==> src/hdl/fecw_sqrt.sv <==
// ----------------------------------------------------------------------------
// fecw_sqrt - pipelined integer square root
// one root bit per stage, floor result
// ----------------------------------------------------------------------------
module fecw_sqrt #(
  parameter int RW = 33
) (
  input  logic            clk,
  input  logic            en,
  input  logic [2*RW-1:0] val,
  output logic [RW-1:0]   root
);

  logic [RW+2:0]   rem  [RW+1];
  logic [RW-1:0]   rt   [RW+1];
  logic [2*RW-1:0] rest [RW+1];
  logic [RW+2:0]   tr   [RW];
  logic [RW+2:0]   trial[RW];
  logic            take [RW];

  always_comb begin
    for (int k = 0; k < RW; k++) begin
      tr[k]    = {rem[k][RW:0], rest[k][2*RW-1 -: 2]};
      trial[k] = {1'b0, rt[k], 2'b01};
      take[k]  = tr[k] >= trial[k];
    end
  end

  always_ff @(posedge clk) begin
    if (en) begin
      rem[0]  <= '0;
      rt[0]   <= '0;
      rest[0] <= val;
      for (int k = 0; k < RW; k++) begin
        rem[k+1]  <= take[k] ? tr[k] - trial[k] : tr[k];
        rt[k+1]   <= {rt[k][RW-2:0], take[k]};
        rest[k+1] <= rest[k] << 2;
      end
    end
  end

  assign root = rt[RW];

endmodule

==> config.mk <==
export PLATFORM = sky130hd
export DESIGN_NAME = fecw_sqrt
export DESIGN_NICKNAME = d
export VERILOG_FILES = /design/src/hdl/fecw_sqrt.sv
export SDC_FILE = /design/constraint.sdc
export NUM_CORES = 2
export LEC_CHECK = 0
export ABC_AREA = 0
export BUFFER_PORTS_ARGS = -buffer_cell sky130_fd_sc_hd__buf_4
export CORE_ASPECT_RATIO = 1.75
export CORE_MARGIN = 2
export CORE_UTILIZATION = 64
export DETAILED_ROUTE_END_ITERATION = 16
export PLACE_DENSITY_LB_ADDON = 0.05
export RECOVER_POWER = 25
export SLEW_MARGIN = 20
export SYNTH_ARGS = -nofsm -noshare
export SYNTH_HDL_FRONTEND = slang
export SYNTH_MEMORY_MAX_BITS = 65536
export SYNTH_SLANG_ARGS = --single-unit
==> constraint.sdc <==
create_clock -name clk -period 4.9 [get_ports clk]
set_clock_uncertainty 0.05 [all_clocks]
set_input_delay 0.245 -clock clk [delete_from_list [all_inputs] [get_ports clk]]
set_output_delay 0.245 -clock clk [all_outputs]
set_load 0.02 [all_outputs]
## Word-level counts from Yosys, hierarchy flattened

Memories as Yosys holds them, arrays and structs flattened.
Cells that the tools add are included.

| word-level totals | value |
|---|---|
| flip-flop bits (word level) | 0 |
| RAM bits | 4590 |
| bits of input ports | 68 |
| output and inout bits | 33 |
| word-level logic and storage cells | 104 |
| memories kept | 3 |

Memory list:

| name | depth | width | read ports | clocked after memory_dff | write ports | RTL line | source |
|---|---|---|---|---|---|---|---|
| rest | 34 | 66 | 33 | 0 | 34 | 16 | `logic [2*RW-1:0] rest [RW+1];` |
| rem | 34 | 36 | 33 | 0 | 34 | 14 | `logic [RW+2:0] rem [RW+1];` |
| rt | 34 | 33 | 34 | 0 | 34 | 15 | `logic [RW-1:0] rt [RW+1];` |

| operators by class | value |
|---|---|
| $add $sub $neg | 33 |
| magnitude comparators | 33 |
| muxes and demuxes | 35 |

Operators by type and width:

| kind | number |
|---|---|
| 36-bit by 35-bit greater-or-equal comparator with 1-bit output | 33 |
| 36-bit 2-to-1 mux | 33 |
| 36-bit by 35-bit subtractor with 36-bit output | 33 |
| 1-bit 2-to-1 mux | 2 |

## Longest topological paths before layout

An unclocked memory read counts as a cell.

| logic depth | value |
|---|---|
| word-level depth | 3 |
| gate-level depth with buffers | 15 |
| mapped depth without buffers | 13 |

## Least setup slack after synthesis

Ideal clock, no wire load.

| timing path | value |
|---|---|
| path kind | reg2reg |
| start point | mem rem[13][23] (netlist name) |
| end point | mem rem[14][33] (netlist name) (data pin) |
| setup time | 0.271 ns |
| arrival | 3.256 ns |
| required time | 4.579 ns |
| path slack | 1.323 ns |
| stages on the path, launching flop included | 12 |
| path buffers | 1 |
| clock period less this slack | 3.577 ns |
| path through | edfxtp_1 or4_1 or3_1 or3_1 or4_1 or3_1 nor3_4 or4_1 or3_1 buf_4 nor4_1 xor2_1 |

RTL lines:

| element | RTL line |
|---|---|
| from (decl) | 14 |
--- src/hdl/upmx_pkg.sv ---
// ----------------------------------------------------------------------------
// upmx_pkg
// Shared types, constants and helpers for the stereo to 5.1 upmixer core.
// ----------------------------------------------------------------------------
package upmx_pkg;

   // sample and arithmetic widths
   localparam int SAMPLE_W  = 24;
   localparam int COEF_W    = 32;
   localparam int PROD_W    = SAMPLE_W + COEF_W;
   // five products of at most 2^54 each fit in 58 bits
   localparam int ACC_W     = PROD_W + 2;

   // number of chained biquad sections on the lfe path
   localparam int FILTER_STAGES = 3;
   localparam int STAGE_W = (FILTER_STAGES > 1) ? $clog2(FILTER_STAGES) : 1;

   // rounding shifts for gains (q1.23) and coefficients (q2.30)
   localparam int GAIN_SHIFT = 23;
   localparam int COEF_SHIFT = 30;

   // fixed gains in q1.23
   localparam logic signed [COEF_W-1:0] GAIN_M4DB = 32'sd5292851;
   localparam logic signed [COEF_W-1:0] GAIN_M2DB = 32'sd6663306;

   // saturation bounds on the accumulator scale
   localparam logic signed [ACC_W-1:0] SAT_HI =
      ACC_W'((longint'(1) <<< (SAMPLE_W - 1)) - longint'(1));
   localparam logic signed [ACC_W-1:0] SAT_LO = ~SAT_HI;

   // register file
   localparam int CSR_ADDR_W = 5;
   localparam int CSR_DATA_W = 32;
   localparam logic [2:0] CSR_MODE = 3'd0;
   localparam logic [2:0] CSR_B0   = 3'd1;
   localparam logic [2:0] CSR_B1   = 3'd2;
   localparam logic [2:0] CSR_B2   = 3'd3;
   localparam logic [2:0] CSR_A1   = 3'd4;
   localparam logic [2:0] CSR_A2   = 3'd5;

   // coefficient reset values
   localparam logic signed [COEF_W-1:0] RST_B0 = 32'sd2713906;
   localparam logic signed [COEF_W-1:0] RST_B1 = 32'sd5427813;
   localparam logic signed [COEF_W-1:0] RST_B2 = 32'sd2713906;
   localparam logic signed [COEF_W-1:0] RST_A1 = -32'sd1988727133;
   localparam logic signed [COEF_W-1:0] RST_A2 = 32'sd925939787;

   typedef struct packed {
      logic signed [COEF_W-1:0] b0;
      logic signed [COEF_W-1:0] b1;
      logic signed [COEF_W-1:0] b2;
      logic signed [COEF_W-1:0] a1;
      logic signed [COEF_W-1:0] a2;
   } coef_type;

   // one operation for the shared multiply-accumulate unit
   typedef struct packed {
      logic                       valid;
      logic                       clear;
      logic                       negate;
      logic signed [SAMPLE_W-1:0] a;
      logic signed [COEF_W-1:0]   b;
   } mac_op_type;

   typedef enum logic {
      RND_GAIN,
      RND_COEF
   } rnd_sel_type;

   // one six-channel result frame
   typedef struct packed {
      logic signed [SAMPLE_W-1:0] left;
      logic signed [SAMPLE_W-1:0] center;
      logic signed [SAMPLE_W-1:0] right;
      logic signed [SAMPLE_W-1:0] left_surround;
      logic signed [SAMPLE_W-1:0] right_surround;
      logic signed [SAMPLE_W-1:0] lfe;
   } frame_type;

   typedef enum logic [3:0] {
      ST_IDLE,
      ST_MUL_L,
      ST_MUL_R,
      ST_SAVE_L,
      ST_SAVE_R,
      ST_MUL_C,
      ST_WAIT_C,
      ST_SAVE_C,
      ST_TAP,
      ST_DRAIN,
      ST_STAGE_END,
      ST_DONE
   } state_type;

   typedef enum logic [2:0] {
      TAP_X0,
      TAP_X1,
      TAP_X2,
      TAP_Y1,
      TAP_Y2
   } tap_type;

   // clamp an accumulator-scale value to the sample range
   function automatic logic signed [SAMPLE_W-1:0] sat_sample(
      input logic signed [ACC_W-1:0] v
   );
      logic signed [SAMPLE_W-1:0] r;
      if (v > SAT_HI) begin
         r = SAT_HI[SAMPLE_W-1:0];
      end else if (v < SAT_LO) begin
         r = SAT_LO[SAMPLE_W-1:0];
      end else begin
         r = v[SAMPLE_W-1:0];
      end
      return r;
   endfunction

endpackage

**About this exercise**
Give back, verbatim, the lines from the top of the entries above through the line containing "export PLACE_DENSITY_LB_ADDON = 0.05".

**Task response**
==> src/hdl/fecw_sqrt.sv <==
// ----------------------------------------------------------------------------
// fecw_sqrt - pipelined integer square root
// one root bit per stage, floor result
// ----------------------------------------------------------------------------
module fecw_sqrt #(
  parameter int RW = 33
) (
  input  logic            clk,
  input  logic            en,
  input  logic [2*RW-1:0] val,
  output logic [RW-1:0]   root
);

  logic [RW+2:0]   rem  [RW+1];
  logic [RW-1:0]   rt   [RW+1];
  logic [2*RW-1:0] rest [RW+1];
  logic [RW+2:0]   tr   [RW];
  logic [RW+2:0]   trial[RW];
  logic            take [RW];

  always_comb begin
    for (int k = 0; k < RW; k++) begin
      tr[k]    = {rem[k][RW:0], rest[k][2*RW-1 -: 2]};
      trial[k] = {1'b0, rt[k], 2'b01};
      take[k]  = tr[k] >= trial[k];
    end
  end

  always_ff @(posedge clk) begin
    if (en) begin
      rem[0]  <= '0;
      rt[0]   <= '0;
      rest[0] <= val;
      for (int k = 0; k < RW; k++) begin
        rem[k+1]  <= take[k] ? tr[k] - trial[k] : tr[k];
        rt[k+1]   <= {rt[k][RW-2:0], take[k]};
        rest[k+1] <= rest[k] << 2;
      end
    end
  end

  assign root = rt[RW];

endmodule

==> config.mk <==
export PLATFORM = sky130hd
export DESIGN_NAME = fecw_sqrt
export DESIGN_NICKNAME = d
export VERILOG_FILES = /design/src/hdl/fecw_sqrt.sv
export SDC_FILE = /design/constraint.sdc
export NUM_CORES = 2
export LEC_CHECK = 0
export ABC_AREA = 0
export BUFFER_PORTS_ARGS = -buffer_cell sky130_fd_sc_hd__buf_4
export CORE_ASPECT_RATIO = 1.75
export CORE_MARGIN = 2
export CORE_UTILIZATION = 64
export DETAILED_ROUTE_END_ITERATION = 16
export PLACE_DENSITY_LB_ADDON = 0.05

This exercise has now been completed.